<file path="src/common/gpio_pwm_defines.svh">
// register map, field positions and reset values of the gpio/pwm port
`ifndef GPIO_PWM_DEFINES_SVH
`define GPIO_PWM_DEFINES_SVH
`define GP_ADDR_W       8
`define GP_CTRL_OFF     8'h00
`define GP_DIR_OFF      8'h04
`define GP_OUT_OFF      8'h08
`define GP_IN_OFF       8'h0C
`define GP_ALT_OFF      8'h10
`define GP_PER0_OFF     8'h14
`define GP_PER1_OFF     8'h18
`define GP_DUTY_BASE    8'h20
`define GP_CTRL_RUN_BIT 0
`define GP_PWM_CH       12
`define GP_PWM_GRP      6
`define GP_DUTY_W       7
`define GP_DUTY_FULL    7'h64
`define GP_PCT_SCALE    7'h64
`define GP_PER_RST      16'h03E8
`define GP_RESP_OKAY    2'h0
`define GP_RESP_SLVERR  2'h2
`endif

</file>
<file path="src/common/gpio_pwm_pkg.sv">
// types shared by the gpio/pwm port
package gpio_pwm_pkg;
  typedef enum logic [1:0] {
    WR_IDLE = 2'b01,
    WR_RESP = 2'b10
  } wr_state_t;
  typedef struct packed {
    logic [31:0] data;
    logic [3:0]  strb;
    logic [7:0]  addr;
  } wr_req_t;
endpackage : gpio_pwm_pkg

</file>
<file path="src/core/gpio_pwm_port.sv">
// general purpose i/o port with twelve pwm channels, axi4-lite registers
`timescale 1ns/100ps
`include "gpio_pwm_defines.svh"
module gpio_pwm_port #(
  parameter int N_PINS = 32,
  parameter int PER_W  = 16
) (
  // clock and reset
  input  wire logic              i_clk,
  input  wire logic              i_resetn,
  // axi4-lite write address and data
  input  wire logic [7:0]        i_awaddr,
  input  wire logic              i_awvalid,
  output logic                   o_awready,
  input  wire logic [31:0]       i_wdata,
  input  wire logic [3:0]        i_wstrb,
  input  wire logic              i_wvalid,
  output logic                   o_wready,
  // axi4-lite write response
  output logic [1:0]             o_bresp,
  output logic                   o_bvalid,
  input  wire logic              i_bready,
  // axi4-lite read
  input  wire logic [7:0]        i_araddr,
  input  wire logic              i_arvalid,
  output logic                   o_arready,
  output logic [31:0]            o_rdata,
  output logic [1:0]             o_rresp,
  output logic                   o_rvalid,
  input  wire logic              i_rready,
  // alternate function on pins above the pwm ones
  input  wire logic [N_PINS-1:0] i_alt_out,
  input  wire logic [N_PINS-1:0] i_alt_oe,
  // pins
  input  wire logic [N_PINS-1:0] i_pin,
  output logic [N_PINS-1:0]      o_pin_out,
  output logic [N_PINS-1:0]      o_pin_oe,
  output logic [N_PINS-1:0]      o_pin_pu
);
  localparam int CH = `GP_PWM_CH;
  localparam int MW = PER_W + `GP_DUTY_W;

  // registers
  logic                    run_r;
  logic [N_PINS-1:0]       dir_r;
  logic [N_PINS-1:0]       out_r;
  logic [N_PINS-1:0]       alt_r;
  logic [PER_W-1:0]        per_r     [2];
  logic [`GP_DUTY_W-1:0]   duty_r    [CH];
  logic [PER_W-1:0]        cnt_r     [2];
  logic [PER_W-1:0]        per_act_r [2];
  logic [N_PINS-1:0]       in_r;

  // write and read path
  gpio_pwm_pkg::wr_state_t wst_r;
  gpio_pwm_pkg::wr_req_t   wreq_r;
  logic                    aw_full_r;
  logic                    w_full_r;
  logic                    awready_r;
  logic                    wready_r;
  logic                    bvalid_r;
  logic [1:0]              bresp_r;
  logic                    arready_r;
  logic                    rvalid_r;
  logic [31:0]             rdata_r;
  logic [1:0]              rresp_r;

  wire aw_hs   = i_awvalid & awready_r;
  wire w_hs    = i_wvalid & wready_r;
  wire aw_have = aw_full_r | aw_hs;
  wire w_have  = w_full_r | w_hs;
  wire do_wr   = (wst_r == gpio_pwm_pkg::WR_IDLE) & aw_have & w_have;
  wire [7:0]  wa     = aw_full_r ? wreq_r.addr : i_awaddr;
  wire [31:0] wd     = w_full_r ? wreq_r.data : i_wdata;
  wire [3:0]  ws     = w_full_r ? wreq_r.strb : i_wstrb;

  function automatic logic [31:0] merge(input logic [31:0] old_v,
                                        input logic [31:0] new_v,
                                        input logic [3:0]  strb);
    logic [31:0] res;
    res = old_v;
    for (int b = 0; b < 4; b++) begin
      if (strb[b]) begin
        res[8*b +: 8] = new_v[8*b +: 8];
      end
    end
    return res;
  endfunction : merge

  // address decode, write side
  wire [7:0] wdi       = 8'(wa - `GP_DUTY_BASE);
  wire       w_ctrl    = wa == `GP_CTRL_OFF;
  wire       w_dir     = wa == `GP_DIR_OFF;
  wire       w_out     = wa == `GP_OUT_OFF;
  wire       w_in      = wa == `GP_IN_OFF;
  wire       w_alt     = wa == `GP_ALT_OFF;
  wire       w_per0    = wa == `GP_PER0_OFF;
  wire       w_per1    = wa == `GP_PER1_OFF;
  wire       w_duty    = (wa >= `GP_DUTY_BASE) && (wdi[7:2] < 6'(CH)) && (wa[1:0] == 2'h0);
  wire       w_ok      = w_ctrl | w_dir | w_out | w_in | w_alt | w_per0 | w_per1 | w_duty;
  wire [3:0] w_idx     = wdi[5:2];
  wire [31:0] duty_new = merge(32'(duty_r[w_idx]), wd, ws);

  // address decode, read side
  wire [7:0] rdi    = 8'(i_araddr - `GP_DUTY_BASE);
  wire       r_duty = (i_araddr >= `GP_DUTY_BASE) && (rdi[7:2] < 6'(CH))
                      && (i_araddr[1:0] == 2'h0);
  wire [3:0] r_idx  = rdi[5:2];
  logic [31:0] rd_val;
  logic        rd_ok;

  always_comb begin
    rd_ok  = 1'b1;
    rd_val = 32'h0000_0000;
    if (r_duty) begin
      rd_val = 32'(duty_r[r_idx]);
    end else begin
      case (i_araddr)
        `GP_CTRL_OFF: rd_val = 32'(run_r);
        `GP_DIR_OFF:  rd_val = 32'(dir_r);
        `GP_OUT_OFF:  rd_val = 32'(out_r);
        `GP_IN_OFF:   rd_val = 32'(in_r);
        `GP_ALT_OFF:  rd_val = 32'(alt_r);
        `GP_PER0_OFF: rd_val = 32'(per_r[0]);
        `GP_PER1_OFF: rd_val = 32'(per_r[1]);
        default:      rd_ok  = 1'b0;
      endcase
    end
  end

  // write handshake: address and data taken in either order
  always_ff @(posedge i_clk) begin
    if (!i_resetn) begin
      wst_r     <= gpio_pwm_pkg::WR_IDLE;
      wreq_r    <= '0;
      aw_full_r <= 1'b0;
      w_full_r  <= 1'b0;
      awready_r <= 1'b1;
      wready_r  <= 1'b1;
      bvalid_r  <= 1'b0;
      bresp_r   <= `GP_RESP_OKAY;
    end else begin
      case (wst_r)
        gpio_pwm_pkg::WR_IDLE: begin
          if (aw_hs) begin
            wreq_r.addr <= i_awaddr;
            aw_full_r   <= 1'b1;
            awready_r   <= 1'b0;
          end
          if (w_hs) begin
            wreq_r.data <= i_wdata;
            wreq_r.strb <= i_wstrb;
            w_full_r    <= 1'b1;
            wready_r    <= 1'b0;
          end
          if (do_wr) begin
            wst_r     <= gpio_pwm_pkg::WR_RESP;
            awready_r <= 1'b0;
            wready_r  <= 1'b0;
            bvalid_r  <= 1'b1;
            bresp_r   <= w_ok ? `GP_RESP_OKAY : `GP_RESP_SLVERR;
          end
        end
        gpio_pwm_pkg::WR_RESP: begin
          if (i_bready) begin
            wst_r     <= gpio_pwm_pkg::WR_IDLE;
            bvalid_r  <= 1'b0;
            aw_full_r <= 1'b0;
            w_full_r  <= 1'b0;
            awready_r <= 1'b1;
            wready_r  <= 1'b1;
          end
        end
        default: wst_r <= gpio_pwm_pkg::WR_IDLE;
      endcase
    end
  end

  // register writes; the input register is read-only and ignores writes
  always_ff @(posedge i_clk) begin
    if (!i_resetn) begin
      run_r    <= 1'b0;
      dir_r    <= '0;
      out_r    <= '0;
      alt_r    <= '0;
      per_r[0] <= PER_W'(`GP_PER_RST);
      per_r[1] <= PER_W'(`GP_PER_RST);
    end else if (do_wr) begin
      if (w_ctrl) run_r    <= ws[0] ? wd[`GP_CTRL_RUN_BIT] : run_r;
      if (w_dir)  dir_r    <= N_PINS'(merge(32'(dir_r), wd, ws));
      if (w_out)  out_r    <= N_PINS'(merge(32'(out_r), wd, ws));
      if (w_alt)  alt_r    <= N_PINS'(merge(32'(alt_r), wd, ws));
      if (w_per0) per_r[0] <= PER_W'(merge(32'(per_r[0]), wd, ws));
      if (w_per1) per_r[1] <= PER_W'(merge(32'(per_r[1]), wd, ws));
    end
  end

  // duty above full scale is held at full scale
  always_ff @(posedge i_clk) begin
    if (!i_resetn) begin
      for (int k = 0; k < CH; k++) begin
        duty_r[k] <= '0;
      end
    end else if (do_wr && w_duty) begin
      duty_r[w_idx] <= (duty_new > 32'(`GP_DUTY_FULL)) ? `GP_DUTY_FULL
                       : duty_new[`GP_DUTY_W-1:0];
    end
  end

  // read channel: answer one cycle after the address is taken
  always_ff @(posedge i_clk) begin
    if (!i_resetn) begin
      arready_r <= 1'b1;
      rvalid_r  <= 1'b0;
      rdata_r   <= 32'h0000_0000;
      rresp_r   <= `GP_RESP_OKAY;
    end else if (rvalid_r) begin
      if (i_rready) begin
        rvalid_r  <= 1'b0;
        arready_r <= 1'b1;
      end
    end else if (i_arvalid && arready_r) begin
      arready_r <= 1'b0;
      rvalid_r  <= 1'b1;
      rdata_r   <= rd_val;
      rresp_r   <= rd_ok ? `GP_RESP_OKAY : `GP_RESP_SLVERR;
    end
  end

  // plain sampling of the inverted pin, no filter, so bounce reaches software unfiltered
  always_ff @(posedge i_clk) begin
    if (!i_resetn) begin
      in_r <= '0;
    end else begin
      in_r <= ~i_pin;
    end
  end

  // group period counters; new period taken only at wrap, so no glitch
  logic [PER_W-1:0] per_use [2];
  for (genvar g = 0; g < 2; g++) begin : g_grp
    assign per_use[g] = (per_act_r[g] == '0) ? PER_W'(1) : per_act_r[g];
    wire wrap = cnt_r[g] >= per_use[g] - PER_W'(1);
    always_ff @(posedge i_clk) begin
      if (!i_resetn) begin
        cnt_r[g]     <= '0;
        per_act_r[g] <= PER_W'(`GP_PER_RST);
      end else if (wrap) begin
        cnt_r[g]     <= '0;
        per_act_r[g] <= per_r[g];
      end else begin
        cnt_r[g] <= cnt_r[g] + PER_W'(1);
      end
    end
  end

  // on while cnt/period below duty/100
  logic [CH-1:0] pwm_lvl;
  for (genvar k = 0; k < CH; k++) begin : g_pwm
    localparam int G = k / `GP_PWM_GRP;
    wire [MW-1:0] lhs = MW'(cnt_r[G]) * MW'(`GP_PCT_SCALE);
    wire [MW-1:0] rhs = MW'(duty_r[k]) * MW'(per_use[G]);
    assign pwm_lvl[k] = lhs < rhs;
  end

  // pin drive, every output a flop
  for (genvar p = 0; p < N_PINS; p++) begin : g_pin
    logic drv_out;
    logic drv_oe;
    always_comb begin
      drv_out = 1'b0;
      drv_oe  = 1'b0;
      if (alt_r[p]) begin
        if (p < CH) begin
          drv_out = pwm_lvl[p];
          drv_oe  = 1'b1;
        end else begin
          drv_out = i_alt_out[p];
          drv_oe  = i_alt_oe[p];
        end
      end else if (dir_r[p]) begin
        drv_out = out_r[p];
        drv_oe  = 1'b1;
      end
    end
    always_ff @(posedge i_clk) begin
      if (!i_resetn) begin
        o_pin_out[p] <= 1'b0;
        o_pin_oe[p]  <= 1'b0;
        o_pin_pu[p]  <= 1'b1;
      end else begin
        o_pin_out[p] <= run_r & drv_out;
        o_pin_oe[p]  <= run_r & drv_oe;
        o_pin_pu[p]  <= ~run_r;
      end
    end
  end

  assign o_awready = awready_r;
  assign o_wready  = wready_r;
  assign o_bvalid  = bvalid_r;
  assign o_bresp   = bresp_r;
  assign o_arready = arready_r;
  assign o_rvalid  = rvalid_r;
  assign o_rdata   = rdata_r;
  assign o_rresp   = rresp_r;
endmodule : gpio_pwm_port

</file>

######

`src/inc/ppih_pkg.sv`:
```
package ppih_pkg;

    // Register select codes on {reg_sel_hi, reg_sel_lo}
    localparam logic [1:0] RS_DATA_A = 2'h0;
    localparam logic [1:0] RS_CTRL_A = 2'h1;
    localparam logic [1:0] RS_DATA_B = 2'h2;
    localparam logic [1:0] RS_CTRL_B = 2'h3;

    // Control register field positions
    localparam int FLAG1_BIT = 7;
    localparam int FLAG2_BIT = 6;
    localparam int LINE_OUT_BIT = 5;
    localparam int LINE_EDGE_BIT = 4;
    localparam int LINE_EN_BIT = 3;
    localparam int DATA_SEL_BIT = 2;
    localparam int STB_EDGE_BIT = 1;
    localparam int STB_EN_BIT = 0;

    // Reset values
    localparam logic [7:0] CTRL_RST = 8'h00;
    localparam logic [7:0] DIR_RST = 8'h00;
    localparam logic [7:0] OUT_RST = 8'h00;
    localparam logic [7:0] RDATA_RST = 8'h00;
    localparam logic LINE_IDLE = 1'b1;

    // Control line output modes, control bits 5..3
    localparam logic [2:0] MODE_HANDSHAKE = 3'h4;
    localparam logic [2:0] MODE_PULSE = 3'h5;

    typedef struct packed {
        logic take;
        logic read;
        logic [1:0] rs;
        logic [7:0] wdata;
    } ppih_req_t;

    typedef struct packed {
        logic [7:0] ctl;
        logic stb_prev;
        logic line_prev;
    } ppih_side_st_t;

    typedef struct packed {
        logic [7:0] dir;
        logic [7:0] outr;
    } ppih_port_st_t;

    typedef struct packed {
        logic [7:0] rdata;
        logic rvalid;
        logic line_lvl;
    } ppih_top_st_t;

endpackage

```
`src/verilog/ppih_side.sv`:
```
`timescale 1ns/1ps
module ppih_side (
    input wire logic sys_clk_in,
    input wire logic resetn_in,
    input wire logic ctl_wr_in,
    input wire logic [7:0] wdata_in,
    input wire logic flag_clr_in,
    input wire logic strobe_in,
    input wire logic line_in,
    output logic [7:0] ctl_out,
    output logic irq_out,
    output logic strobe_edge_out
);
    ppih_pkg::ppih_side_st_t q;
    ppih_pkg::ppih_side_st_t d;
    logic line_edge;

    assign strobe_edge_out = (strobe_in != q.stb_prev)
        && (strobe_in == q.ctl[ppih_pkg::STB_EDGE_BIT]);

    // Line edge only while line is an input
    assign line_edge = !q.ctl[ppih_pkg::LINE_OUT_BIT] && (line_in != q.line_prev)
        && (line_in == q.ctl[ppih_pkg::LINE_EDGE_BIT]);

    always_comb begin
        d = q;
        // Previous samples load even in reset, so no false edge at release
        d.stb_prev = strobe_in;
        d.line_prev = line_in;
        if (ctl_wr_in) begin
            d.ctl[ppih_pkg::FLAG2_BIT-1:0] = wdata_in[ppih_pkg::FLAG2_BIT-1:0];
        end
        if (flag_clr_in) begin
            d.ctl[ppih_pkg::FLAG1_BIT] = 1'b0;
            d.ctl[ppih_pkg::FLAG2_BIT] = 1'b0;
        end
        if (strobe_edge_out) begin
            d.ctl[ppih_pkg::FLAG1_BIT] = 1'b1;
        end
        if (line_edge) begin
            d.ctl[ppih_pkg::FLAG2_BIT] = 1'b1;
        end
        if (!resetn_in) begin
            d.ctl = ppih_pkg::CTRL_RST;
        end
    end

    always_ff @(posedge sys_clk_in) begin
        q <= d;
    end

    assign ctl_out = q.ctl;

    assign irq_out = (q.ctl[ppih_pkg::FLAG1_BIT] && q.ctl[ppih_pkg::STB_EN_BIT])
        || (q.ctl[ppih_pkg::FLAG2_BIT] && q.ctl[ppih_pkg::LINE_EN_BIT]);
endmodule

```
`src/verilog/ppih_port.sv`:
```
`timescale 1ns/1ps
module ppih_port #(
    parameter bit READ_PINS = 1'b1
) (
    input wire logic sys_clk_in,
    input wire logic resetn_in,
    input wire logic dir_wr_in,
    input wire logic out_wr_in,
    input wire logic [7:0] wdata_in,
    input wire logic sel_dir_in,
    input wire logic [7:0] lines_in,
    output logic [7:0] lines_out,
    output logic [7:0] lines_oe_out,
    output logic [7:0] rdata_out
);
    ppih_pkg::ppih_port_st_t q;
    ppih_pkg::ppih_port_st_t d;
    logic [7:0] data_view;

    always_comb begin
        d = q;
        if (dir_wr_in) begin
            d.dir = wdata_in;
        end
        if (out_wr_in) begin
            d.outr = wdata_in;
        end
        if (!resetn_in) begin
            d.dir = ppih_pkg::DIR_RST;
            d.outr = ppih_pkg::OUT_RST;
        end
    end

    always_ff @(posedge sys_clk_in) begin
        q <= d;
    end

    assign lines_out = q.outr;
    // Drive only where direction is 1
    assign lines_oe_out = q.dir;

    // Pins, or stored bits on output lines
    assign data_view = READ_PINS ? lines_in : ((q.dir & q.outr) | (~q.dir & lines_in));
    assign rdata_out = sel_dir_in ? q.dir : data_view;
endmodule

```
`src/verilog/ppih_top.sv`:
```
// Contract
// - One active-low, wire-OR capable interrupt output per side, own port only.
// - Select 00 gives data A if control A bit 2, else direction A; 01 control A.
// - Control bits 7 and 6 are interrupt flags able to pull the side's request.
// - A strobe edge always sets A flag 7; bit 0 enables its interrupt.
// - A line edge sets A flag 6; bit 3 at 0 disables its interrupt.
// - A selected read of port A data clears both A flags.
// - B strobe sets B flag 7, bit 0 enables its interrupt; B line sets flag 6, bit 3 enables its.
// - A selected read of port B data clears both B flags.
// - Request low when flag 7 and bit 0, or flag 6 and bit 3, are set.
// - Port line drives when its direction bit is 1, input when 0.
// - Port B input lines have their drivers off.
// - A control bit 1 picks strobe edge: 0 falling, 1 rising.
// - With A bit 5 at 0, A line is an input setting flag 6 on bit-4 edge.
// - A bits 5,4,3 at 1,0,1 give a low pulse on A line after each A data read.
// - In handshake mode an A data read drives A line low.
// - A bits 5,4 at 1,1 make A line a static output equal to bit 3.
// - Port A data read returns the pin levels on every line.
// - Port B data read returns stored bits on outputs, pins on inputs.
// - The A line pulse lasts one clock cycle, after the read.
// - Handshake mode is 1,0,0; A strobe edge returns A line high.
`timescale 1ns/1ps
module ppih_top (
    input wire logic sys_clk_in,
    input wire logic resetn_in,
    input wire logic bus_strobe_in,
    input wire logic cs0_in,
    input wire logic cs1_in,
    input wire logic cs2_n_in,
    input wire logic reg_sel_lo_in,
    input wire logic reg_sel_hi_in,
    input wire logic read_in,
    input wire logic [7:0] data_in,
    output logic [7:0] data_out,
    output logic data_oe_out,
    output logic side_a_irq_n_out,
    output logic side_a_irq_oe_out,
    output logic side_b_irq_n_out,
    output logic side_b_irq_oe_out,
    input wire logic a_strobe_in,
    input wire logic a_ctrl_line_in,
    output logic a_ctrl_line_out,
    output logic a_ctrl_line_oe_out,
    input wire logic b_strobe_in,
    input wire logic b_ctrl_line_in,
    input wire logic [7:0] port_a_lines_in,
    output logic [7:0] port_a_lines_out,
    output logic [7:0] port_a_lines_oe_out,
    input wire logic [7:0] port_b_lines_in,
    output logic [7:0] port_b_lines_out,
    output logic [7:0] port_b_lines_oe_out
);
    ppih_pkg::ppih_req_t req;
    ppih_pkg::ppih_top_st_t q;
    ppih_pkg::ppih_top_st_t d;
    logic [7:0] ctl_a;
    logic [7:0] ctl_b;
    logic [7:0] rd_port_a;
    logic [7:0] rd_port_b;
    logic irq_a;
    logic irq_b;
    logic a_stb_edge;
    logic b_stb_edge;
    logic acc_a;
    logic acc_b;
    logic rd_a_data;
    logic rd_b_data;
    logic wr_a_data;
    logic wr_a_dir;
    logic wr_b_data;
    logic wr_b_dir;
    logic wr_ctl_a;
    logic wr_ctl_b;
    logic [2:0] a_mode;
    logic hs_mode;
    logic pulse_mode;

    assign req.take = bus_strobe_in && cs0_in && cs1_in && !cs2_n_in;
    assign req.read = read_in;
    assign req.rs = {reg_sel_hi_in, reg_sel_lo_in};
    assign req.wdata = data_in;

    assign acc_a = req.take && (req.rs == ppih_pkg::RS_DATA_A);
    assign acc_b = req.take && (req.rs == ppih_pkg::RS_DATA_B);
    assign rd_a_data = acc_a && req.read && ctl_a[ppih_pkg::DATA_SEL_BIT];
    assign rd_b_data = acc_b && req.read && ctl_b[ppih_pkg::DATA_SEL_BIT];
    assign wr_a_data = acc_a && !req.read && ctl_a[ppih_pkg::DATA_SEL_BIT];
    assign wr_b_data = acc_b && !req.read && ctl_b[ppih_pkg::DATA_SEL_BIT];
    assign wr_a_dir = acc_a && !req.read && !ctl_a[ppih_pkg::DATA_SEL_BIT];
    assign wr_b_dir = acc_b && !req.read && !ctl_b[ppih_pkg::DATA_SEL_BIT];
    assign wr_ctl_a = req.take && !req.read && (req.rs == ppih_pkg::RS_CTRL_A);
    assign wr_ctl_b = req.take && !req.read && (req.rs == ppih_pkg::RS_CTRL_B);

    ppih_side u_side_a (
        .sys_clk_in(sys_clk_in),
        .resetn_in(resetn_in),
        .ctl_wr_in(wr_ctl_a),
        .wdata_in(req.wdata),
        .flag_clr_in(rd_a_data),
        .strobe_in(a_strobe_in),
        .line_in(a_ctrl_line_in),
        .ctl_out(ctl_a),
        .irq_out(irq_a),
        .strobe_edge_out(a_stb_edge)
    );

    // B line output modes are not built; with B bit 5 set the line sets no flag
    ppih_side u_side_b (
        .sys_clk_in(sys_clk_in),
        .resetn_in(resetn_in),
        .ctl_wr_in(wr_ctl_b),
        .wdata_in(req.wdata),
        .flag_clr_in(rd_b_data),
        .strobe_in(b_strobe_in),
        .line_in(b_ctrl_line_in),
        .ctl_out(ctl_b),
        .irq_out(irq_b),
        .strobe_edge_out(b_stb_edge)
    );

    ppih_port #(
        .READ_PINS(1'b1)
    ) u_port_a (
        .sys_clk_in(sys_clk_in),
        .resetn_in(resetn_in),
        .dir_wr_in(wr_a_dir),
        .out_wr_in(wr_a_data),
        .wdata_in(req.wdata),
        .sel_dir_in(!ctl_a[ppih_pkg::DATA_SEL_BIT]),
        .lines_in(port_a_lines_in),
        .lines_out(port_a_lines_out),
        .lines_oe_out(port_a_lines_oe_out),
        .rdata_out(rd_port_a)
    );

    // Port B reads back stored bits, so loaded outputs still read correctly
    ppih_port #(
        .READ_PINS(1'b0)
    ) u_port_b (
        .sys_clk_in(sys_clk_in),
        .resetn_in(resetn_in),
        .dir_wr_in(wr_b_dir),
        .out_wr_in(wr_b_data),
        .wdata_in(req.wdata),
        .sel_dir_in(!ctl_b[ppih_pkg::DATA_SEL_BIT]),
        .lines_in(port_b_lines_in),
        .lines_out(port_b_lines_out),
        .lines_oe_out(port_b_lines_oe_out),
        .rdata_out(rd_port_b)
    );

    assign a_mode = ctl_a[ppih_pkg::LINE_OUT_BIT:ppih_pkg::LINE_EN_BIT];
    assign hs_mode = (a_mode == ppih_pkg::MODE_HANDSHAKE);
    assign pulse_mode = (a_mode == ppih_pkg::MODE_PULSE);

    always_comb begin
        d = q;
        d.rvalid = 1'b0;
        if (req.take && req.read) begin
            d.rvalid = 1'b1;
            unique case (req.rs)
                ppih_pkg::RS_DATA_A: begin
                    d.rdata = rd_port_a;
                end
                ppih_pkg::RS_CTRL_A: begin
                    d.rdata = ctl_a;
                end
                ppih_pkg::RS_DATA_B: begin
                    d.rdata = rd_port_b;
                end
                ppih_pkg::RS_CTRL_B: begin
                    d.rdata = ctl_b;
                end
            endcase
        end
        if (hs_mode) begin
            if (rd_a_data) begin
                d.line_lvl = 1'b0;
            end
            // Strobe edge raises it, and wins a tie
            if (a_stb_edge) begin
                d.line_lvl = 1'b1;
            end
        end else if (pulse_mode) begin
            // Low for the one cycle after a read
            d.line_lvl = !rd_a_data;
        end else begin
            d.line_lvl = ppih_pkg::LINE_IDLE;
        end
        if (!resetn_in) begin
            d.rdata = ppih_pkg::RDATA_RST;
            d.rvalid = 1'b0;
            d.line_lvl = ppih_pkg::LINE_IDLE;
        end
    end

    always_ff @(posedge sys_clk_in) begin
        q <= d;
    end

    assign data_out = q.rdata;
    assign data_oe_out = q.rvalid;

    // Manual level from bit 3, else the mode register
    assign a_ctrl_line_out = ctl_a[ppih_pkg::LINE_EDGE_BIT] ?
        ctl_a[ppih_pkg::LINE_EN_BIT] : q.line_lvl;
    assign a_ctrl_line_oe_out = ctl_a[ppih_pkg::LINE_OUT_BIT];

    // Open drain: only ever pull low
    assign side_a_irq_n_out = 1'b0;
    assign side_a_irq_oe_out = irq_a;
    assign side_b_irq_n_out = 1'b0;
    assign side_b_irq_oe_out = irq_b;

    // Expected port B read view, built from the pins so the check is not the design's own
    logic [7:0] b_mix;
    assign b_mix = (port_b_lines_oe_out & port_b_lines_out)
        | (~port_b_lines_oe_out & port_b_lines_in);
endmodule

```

######

* **ACTION ITEM**
Among the lines above, repeat exactly those from the line with "rd_val = 32'h0000_0000;" to the line with "if (w_hs) begin", counting both ends.

* **FINISHED EXERCISE**
    rd_val = 32'h0000_0000;
    if (r_duty) begin
      rd_val = 32'(duty_r[r_idx]);
    end else begin
      case (i_araddr)
        `GP_CTRL_OFF: rd_val = 32'(run_r);
        `GP_DIR_OFF:  rd_val = 32'(dir_r);
        `GP_OUT_OFF:  rd_val = 32'(out_r);
        `GP_IN_OFF:   rd_val = 32'(in_r);
        `GP_ALT_OFF:  rd_val = 32'(alt_r);
        `GP_PER0_OFF: rd_val = 32'(per_r[0]);
        `GP_PER1_OFF: rd_val = 32'(per_r[1]);
        default:      rd_ok  = 1'b0;
      endcase
    end
  end

  // write handshake: address and data taken in either order
  always_ff @(posedge i_clk) begin
    if (!i_resetn) begin
      wst_r     <= gpio_pwm_pkg::WR_IDLE;
      wreq_r    <= '0;
      aw_full_r <= 1'b0;
      w_full_r  <= 1'b0;
      awready_r <= 1'b1;
      wready_r  <= 1'b1;
      bvalid_r  <= 1'b0;
      bresp_r   <= `GP_RESP_OKAY;
    end else begin
      case (wst_r)
        gpio_pwm_pkg::WR_IDLE: begin
          if (aw_hs) begin
            wreq_r.addr <= i_awaddr;
            aw_full_r   <= 1'b1;
            awready_r   <= 1'b0;
          end
          if (w_hs) begin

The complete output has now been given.